# Your assignment
Match the string "bspec" against each line below, and copy every line that matches.

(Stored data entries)
Source: an optimization exercise on an open RTL-to-GDS flow (aim: small area, a short achievable clock period and few clock cycles per item). Production flows keep margins and buffers that such runs may drop. Where RTL was checked, it was by simulation tests only, not by an equivalence proof against the original.

==> inputs of 12-28 <==
==> flow/design.v <==
module fpadder (output logic [31:0] sum, output logic ready,
		 input logic [31:0] a, input logic clock, nreset);
logic s_a, s_b, s_c, s_v, s_n;
logic [31:0] R;           
logic [23:0] Q;           
logic        sub;         
logic        flip;        
logic [7:0]  eA, eB, dd;
logic        azero, bzero, swp, aspec, bspec, nan;
logic [23:0] mS, mSal;
always_comb begin
  eA = R[30:23];
  eB = a[30:23];
  azero = (R[30:0] == '0);
  bzero = (a[30:0] == '0);
  swp = (eA < eB) | azero;
  dd  = swp ? (eB - eA) : (eA - eB);
  aspec = (eA == 8'hff);
  bspec = (eB == 8'hff);
  nan = (aspec && (R[22:0] != '0)) || (bspec && (a[22:0] != '0))
        || (aspec && bspec && (R[31] ^ a[31]));
  mS = {1'b1, swp ? R[22:0] : a[22:0]};
  mSal = (azero || bzero || dd[7:5] != 3'd0) ? 24'd0 : (mS >> dd[4:0]);
end
function automatic logic [24:0] sk_add(input logic [23:0] x, y, input logic ci);
  logic [24:0] g, p;
  logic [23:0] h;
  h = x ^ y;
  g = {x & y, ci};
  p = {h, 1'b0};
  for (int l = 0; l < 5; l++)
    for (int i = 0; i < 25; i++)
      if (((i >> l) & 1) == 1) begin
        g[i] = g[i] | (p[i] & g[((i >> l) << l) - 1]);
        p[i] = p[i] & p[((i >> l) << l) - 1];
      end
  sk_add = {g[24], h ^ g[23:0]};
endfunction
logic [23:0] p, q;
logic [24:0] D;
logic        neg, far, cy, ovf;
always_comb begin
  p = {1'b1, R[22:0]} & {24{~s_v}};
  q = Q ^ {24{sub}};
  D = sk_add(p, q, sub);
  neg = sub & ~D[24] & s_c;             
  far = sub ? (D[24] | s_v) & D[23] : 1'b1;
  cy  = ~sub & D[24];                   
  ovf = cy & (R[30:23] == 8'hfe);
end
logic [4:0]  lz;
logic [23:0] N;
always_comb begin
  lz = 5'd0;
  for (int i = 0; i < 24; i++)
    if (Q[i]) lz = 5'(23 - i);
  N = Q << lz;
end
assign ready = s_n | ((s_c | s_v) & ~neg & far);
always_comb begin
  if (s_n)
    sum = {R[31] ^ flip, R[30:23] - {3'd0, lz}, N[22:0]};
  else if (cy)
    sum = {R[31], R[30:23] + 8'd1, D[23:1] & {23{~ovf}}};
  else
    sum = {R[31] ^ s_v, R[30:23], D[22:0]};
end
always_ff @(posedge clock, negedge nreset)
  if (~nreset) begin
    {s_a, s_b, s_c, s_v, s_n} <= '0;
  end else begin
    s_a <= ready;
    s_b <= s_a;
    s_c <= s_b & ~(aspec | bspec);
    s_v <= s_c & neg;
    s_n <= (s_b & (aspec | bspec)) | ((s_c | s_v) & ~neg & ~far)
         | ~(s_a | s_b | s_c | s_v | s_n);
  end
always_ff @(posedge clock) begin
  flip <= 1'b0;
  if (~(s_a | s_b | s_c | s_v | s_n)) begin
    R <= '0;
    Q <= '0;
  end else if (s_b) begin
    if (aspec | bspec) begin
      R[31:23] <= {nan | (aspec ? R[31] : a[31]), 8'hff};
      Q <= {1'b1, {23{nan}}};
    end else begin
      if (swp) R <= a;
      Q <= mSal;
    end
    sub  <= R[31] ^ a[31];
  end else begin
    Q <= D[23:0];
    flip <= s_v;
    if (s_c & sub & (D[23:0] == '0))
      R[31:23] <= '0;
    if (s_a | s_n)
      R <= a;
  end
end
endmodule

# Response below
logic        azero, bzero, swp, aspec, bspec, nan;
  bspec = (eB == 8'hff);
  nan = (aspec && (R[22:0] != '0)) || (bspec && (a[22:0] != '0))
        || (aspec && bspec && (R[31] ^ a[31]));
    s_c <= s_b & ~(aspec | bspec);
    s_n <= (s_b & (aspec | bspec)) | ((s_c | s_v) & ~neg & ~far)
    if (aspec | bspec) begin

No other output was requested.